Woodrow Wilson once said, “I not only use all the brains that I have, but all that I can borrow.” I can’t think of a better quote that explains the relevance of a Professional Learning Network (PLN).
If you would have asked me 11 years ago when I entered the world of education what a PLN is, I would not have been able to give you even the foggiest of clues. My biggest worry 11 years ago was surviving my first year. It wasn’t until I started to take administrative classes that I grew a fond respect for networking.
My PLN came to existence when I got to know the fellow students enrolled in the same educational leadership classes as me. We wrote curriculum together, solved problems, and bounced ideas off of one another. We were entering the profession together, and thus had a commonality that bonded us.
Once initiated into administration my PLN began to grow rapidly. Administrators near and far were always willing to lend a helping hand or just a simple ear to listen. We have remarkable individuals in our schools doing remarkable things, and not one of them is afraid to share an idea or piece of advice.
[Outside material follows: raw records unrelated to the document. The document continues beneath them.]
This is an optimization exercise on Yosys and OpenROAD, whose aim is small area and a short achievable clock period, not a production implementation. Where RTL was checked, it was by simulation tests only, not by an equivalence proof against the original. No activity file was given, so power comes from the tool's default toggle rates.

## ex_stage_top
module ex_stage_top (
    input  logic        clk_i,
    input  logic        rst_n_i,
    input  logic        valid_i,
    input  logic [31:0] inst_i,
    input  logic [63:0] pc_i,
    input  logic [63:0] op1_i,
    input  logic [63:0] op2_i,
    input  logic [4:0]  rd_i,
    input  logic        rd_we_i,
    output logic        ready_o,
    output logic        wb_valid_o,
    output logic [4:0]  wb_rd_o,
    output logic [63:0] wb_data_o,
    output logic        redirect_valid_o,
    output logic [63:0] redirect_target_o,
    output logic        mem_valid_o,
    output logic        mem_we_o,
    output logic [2:0]  mem_size_o,
    output logic [63:0] mem_addr_o,
    output logic [63:0] mem_wdata_o,
    output logic [4:0]  mem_rd_o,
    input  logic        mem_credit_i
);
    logic [6:0]  opcode;
    logic [2:0]  f3;
    logic [6:0]  f7;
    assign opcode = inst_i[6:0];
    assign f3     = inst_i[14:12];
    assign f7     = inst_i[31:25];
    logic is_op, is_op32, is_imm, is_imm32, is_alu, is_w, is_immf;
    logic is_branch, is_load, is_store, is_mem;
    assign is_op     = (opcode == 7'b0110011);
    assign is_op32   = (opcode == 7'b0111011);
    assign is_imm    = (opcode == 7'b0010011);
    assign is_imm32  = (opcode == 7'b0011011);
    assign is_alu    = is_op || is_op32 || is_imm || is_imm32;
    assign is_w      = is_op32 || is_imm32;
    assign is_immf   = is_imm || is_imm32;
    assign is_branch = (opcode == 7'b1100011);
    assign is_load   = (opcode == 7'b0000011) && (f3 != 3'b111);
    assign is_store  = (opcode == 7'b0100011) && !f3[2];
    assign is_mem    = is_load || is_store;
    logic dp_branch, dp_store, dp_mem, dp_immf, dp_w;
    assign dp_branch = inst_i[6];               
    assign dp_store  = inst_i[5] && !inst_i[4];
    assign dp_mem    = !inst_i[4];              
    assign dp_immf   = !inst_i[5];              
    assign dp_w      = inst_i[3];               
    logic f7_base, f7_alt;
    assign f7_base = (f7[6:1] == 6'b000000) && (is_imm || !f7[0]);
    assign f7_alt  = (f7[6:1] == 6'b010000) && (is_imm || !f7[0]);
    logic legal;
    always_comb begin
        case (f3)
            3'b000:  legal = is_immf || f7_base || f7_alt;
            3'b001:  legal = f7_base;
            3'b101:  legal = f7_base || f7_alt;
            default: legal = !is_w && (is_immf || f7_base);
        endcase
    end
    logic n1_q, c2_q;
  ...
For scale: ~3,500 cells after synthesis, about 150 flip-flops, ~510 I/O pins, roughly 0.019 sq mm of cells after synthesis.
Settings: LEC_CHECK=0, ABC_AREA=1, CAP_MARGIN=20, CORE_MARGIN=2, CORE_UTILIZATION=40, CTS_BUF_LIST=sky130_fd_sc_hd__clkbuf_4 sky130_fd_sc_hd__clkbuf_8, SETUP_SLACK_MARGIN=3.8, SLEW_MARGIN=20; clock period 8.0 ns.
standard.sh (not shown) runs the stock make flow with config.mk's settings and CLKGATE_MAP_FILE= SYNTH_SCRIPT=/design/flow/synth_recipe.tcl, a recipe that flattens the netlist after the stock synthesis.
==> flow/flow/run.sh <==
#!/bin/bash
# standard layout, with plain buf_1 cells as the port buffers and without
# the half/full adder cells (synthesis then leaves adders to abc as gates)
set -euo pipefail
DU=" sky130_fd_sc_hd__probe_p_8 sky130_fd_sc_hd__probec_p_8 sky130_fd_sc_hd__lpflow_bleeder_1 sky130_fd_sc_hd__lpflow_clkbufkapwr_1 sky130_fd_sc_hd__lpflow_clkbufkapwr_16 sky130_fd_sc_hd__lpflow_clkbufkapwr_2 sky130_fd_sc_hd__lpflow_clkbufkapwr_4 sky130_fd_sc_hd__lpflow_clkbufkapwr_8 sky130_fd_sc_hd__lpflow_clkinvkapwr_1 sky130_fd_sc_hd__lpflow_clkinvkapwr_16 sky130_fd_sc_hd__lpflow_clkinvkapwr_2 sky130_fd_sc_hd__lpflow_clkinvkapwr_4 sky130_fd_sc_hd__lpflow_clkinvkapwr_8 sky130_fd_sc_hd__lpflow_decapkapwr_12 sky130_fd_sc_hd__lpflow_decapkapwr_3 sky130_fd_sc_hd__lpflow_decapkapwr_4 sky130_fd_sc_hd__lpflow_decapkapwr_6 sky130_fd_sc_hd__lpflow_decapkapwr_8 sky130_fd_sc_hd__lpflow_inputiso0n_1 sky130_fd_sc_hd__lpflow_inputiso0p_1 sky130_fd_sc_hd__lpflow_inputiso1n_1 sky130_fd_sc_hd__lpflow_inputiso1p_1 sky130_fd_sc_hd__lpflow_inputisolatch_1 sky130_fd_sc_hd__lpflow_isobufsrc_1 sky130_fd_sc_hd__lpflow_isobufsrc_16 sky130_fd_sc_hd__lpflow_isobufsrc_2 sky130_fd_sc_hd__lpflow_isobufsrc_4 sky130_fd_sc_hd__lpflow_isobufsrc_8 sky130_fd_sc_hd__lpflow_isobufsrckapwr_16 sky130_fd_sc_hd__lpflow_lsbuf_lh_hl_isowell_tap_1 sky130_fd_sc_hd__lpflow_lsbuf_lh_hl_isowell_tap_2 sky130_fd_sc_hd__lpflow_lsbuf_lh_hl_isowell_tap_4 sky130_fd_sc_hd__lpflow_lsbuf_lh_isowell_4 sky130_fd_sc_hd__lpflow_lsbuf_lh_isowell_tap_1 sky130_fd_sc_hd__lpflow_lsbuf_lh_isowell_tap_2 sky130_fd_sc_hd__lpflow_lsbuf_lh_isowell_tap_4  sky130_fd_sc_hd__fa_1 sky130_fd_sc_hd__fa_2 sky130_fd_sc_hd__fa_4 sky130_fd_sc_hd__ha_1 sky130_fd_sc_hd__ha_2 sky130_fd_sc_hd__ha_4"
bash standard.sh "BUFFER_PORTS_ARGS=-buffer_cell sky130_fd_sc_hd__buf_1" "DONT_USE_CELLS=$DU" finish > make_finish.log 2>&1
The first run finished clean.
The past few days I was able to converse with many of these remarkable individuals. The North Dakota Association of School Administrators (NDASA) Mid-Winter Conference was held in Bismarck. The greatest thing about conferences is the opportunities to socialize with individuals. It is a great feeling to know that you are not alone. Somebody else has been where you are, and is always willing to help you through it. It’s even a greater feeling to know that as a group we are united in our ideology. We are united in our pursuit of excellence, and we are united when it comes to creating great schools.
I’ve now attended many of these conferences and not a one has disappointed me. Engaging in Professional Development from listening to speakers, to conversing with administrators that attend has been nothing but valuable to me as a young leader. I know that trying to name all those that have helped me become who I am today would be impossible, but you all know who you are.
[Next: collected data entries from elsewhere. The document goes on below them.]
From an optimization exercise on the open Yosys and OpenROAD flow, aimed at a short achievable clock period and few clock cycles per item; shortcuts taken in it are not production practice.
RTL that was checked went through simulation tests only; none was proved equivalent to the original.
Power is estimated from default activity; no workload was simulated.

==> inputs of job 6295 <==
Design toy_memory, start of the top module:
module toy_memory
#(
    parameter int         ADDR_W  = 8,
    parameter logic [7:0] IO_ADDR = toy_pkg::IO_ADDR_DEFAULT,
    parameter logic [7:0] OUT_RST = 8'h00
) (
    input  logic              CLK,
    input  logic              RESET_N,
    input  logic [toy_pkg::DATA_W-1:0] D_OUT,
    input  logic              MEM_EN,
    input  logic              WRITE_EN,
    output logic [toy_pkg::DATA_W-1:0] D_IN,
    output logic              READY,
    input  logic [toy_pkg::DATA_W-1:0] IN_PORT,
    output logic [toy_pkg::DATA_W-1:0] OUT_PORT,
    input  logic              LOAD_EN,
    input  logic [ADDR_W-1:0] LOAD_ADDR,
    input  logic [toy_pkg::DATA_W-1:0] LOAD_DATA,
    output logic              LOAD_ACK
);
Settings: LEC_CHECK=0, CAP_MARGIN=20, CORE_MARGIN=2, CORE_UTILIZATION=50, SETUP_SLACK_MARGIN=3.0, SLEW_MARGIN=20, TNS_END_PERCENT=10; clock period 5.0 ns.
run.sh (not shown) runs the stock make flow with config.mk's settings and CLKGATE_MAP_FILE= SYNTH_SCRIPT=/design/flow/synth_recipe.tcl, a recipe that flattens the netlist after the stock synthesis.
==> job 3715: changes against job 6295 <==
--- a/flow/design.v
+++ b/flow/design.v
@@ -8,21 +8,22 @@
     } state_t;
 endpackage
 module toy_ram_sp
 #(
     parameter int         ADDR_W  = 8,
+    parameter int         COL_W   = ADDR_W / 2,
     parameter logic [7:0] IO_ADDR = toy_pkg::IO_ADDR_DEFAULT
 ) (
     input  logic                       CLK,
-    input  logic [(1<<(ADDR_W/2))-1:0]          WROW,
-    input  logic [(1<<(ADDR_W-ADDR_W/2))-1:0]   WCOL,
+    input  logic [(1<<(ADDR_W-COL_W))-1:0]          WROW,
+    input  logic [(1<<COL_W)-1:0]   WCOL,
     input  logic [toy_pkg::DATA_W-1:0]          WDATA,
-    input  logic [(1<<(ADDR_W-ADDR_W/2))-1:0]   RCOL,
-    output logic [(1<<(ADDR_W/2))*toy_pkg::DATA_W-1:0] ROW_DATA
+    input  logic [(1<<COL_W)-1:0]   RCOL,
+    output logic [(1<<(ADDR_W-COL_W))*toy_pkg::DATA_W-1:0] ROW_DATA
 );
-    localparam int ROWS = 1 << (ADDR_W / 2);
-    localparam int COLS = 1 << (ADDR_W - ADDR_W / 2);
+    localparam int ROWS = 1 << (ADDR_W - COL_W);
+    localparam int COLS = 1 << COL_W;
     localparam int W    = toy_pkg::DATA_W;
     logic [ROWS*COLS*W-1:0] mem;
     genvar r, c;
     generate
         for (r = 0; r < ROWS; r++) begin : g_row
@@ -67,22 +68,21 @@
     input  logic [ADDR_W-1:0] LOAD_ADDR,
     input  logic [toy_pkg::DATA_W-1:0] LOAD_DATA,
     output logic              LOAD_ACK
 );
     localparam int W    = toy_pkg::DATA_W;
-    localparam int RB   = ADDR_W / 2;
-    localparam int CB   = ADDR_W - RB;
+    localparam int CB   = 3;
+    localparam int RB   = ADDR_W - CB;
     localparam int ROWS = 1 << RB;
     localparam int COLS = 1 << CB;
-    localparam logic [RB-1:0] IO_ROW = IO_ADDR[ADDR_W-1:CB];
-    localparam logic [CB-1:0] IO_COL = IO_ADDR[CB-1:0];
     toy_pkg::state_t   state_q, state_d;
     logic [W-1:0]      d_in_q, d_in_d;
     logic [W-1:0]      out_q, out_d;
     logic              ready_q, ready_d;
     logic              ack_q;
     logic              wr_q;
+    logic              io_q;     
     logic [ROWS-1:0]   row_q, row_d;
     logic [COLS-1:0]   col_q, col_d;
     logic [ROWS*W-1:0] rbyte_q, rbyte_d;
     logic [ROWS-1:0]   crow_q, crow_d;
     logic [COLS-1:0]   ccol_q, ccol_d;
@@ -93,11 +93,11 @@
     logic [COLS-1:0]   ld_col;
     logic [W-1:0]      rsel;
     logic idle, in_addr, sel_io, load_go, proc_wr;
     assign idle    = (state_q == toy_pkg::IDLE);
     assign in_addr = (state_q == toy_pkg::ADDR);
-    assign sel_io  = row_q[IO_ROW] && col_q[IO_COL];
+    assign sel_io  = io_q;
     assign load_go = idle && !MEM_EN && LOAD_EN;
     assign proc_wr = in_addr && MEM_EN && wr_q;
     always_comb begin
         for (int k = 0; k < ROWS; k++) row_d[k] = (D_OUT[ADDR_W-1:CB] == RB'(k));
         for (int k = 0; k < COLS; k++) col_d[k] = (D_OUT[CB-1:0] == CB'(k));
@@ -167,20 +167,22 @@
         end
     end
     always_ff @(posedge CLK) begin
         row_q   <= row_d;
         col_q   <= col_d;
+        io_q    <= (D_OUT[ADDR_W-1:0] == IO_ADDR[ADDR_W-1:0]);
         rbyte_q <= rbyte_d;
         wr_q    <= idle ? WRITE_EN : wr_q;
         crow_q  <= crow_d;
         ccol_q  <= ccol_d;
         cdata_q <= cdata_d;
         hit_q   <= |(crow_q & row_d) && |(ccol_q & col_d);
         fwd_q   <= cdata_q;
     end
     toy_ram_sp #(
         .ADDR_W (ADDR_W),
+        .COL_W  (CB),
         .IO_ADDR(IO_ADDR)
     ) u_ram (
         .CLK     (CLK),
         .WROW    (crow_q),
         .WCOL    (ccol_q),
==> flow/config.mk (replaced) <==
export PLATFORM = sky130hd
export DESIGN_NAME = toy_memory
export DESIGN_NICKNAME = toy_memory
export VERILOG_FILES = /design/flow/design.v
export SDC_FILE = /design/flow/constraint.sdc
export NUM_CORES = 4
export LEC_CHECK = 0
export CAP_MARGIN = 20
export CORE_MARGIN = 2
export CORE_UTILIZATION = 55
export CTS_CLUSTER_DIAMETER = 120
export CTS_CLUSTER_SIZE = 22
export SETUP_SLACK_MARGIN = 2.8
export SLEW_MARGIN = 20
==> summary.txt <==
	job 3715	job 6295
Result of the run	finished clean	finished clean
FF+latch count, synth	2415	2270
Gr usage total	30.15%	42.29%
Mean cell area of the mapped netlist	17.90 um^2	16.96 um^2
Synthesized netlist cell count	4731	5015
Portion of total power attributed to the clock network	30.7%	41.3%
Total detailed-routing wirelength	238500 um	374000 um
Internal power component	27.54 mW	32.00 mW
Count of plain and timing-repair buffers in the layout	202	555
Initial Util	55.54%	50.25%
Endpoint of the worst setup timing path	D_IN[1]	OUT_PORT[2]
Sequential fraction of total cell area	74.60%	64.82%
Switching share of power	22.24%	24.18%
Detailed Route Iter0 Violations	6718	12610
Fmax	424.9 MHz	410.6 MHz
Number of inserted filler cells in the final layout	11140	12440
Worst hold path startpoint	col_q[2]	col_q[10]
Max IR drop VDD	0.3275 mV	0.3375 mV
Post-synthesis compound-gate area fraction	11.49%	11.34%
Post-layout nets	4785	5494
Num CTS Buffers	120	225
Non-filler instance count after layout	6893	7929
Total routed wire length on the met1 layer	100700 um	127100 um
Mapped Nets	4768	5052
Testbench counts of job 3715, summed over its fixed seeds: cycles 47,992, accesses 16,000.
No functional check of the RTL was part of job 6295.

-- separate check: timing with driven ports --
The results above use ideal ports. As a check the final layouts listed here were re-extracted and re-timed, cells and wires unchanged. Step 1, drivers: a clkbuf_16 drives CLK and a buf_2 each remaining input, both assumed. Step 2 times the ports against the registers' clock, not the clock port: input delays grow and output delays shrink by t, the midpoint of the rising clock arrivals with the driver on. Three values: ideal, step 1, step 2; two values: the first two.
| run | t (ns) | setup slack, ns | hold slack, ns | latest minus earliest clock arrival (ns) | worst slew at a driven data input, ns |
|---|---|---|---|---|---|
| job 6295 | 0.968 | 2.565 / 2.472 / 1.534 | 0.452 / 0.452 / 0.452 | 0.054 / 0.055 | 0.37 |
| job 3715 | 0.851 | 2.647 / 2.562 / 1.844 | 0.431 / 0.431 / 0.431 | 0.044 / 0.044 | 0.18 |
After both steps every run listed still meets setup and hold. For job 6295, which loses most, drivers alone change the setup slack by -0.093 ns; drivers and shift together by -1.031 ns.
Besides conferences; being active on social media has also expanded my PLN. Twitter has provided me opportunities to stretch my mind and build my capacities as a school leader. My PLN has been allowed to grow through the participation of weekly edchats. Local edchats such as #ndedchat has allowed me to collaborate and learn from educators around the state. I’ve also expanded to participate in edchats in many other states and countries. My PLN is made up of many people that I have never met in person, but yet have inspired me to be the best that I can be.
I can honestly say that I’m “winning” with my PLN. I have allowed myself to step outside my comfort zone. Eleven years ago I felt alone. I was just trying to get by. I did not allow myself to listen or to be heard. My successes today are a direct result of the relationships I formed with the many wonderful people I’ve met in education. I left the NDASA Conference today confident once again. I’m confident that North Dakota students are in great hands. I’m confident that our teachers are being put in positions to be successful. I’m confident that our students are embarking in curriculum that is relevant and engaging. I’m also confident in my ability to continue to lead my district.
As we progress through the days – we will have hiccups, and we will have triumphs. Good, bad, or ugly my PLN will be there in a time of need. Thank you for being part of my PLN. Thank you for letting me borrow your brains.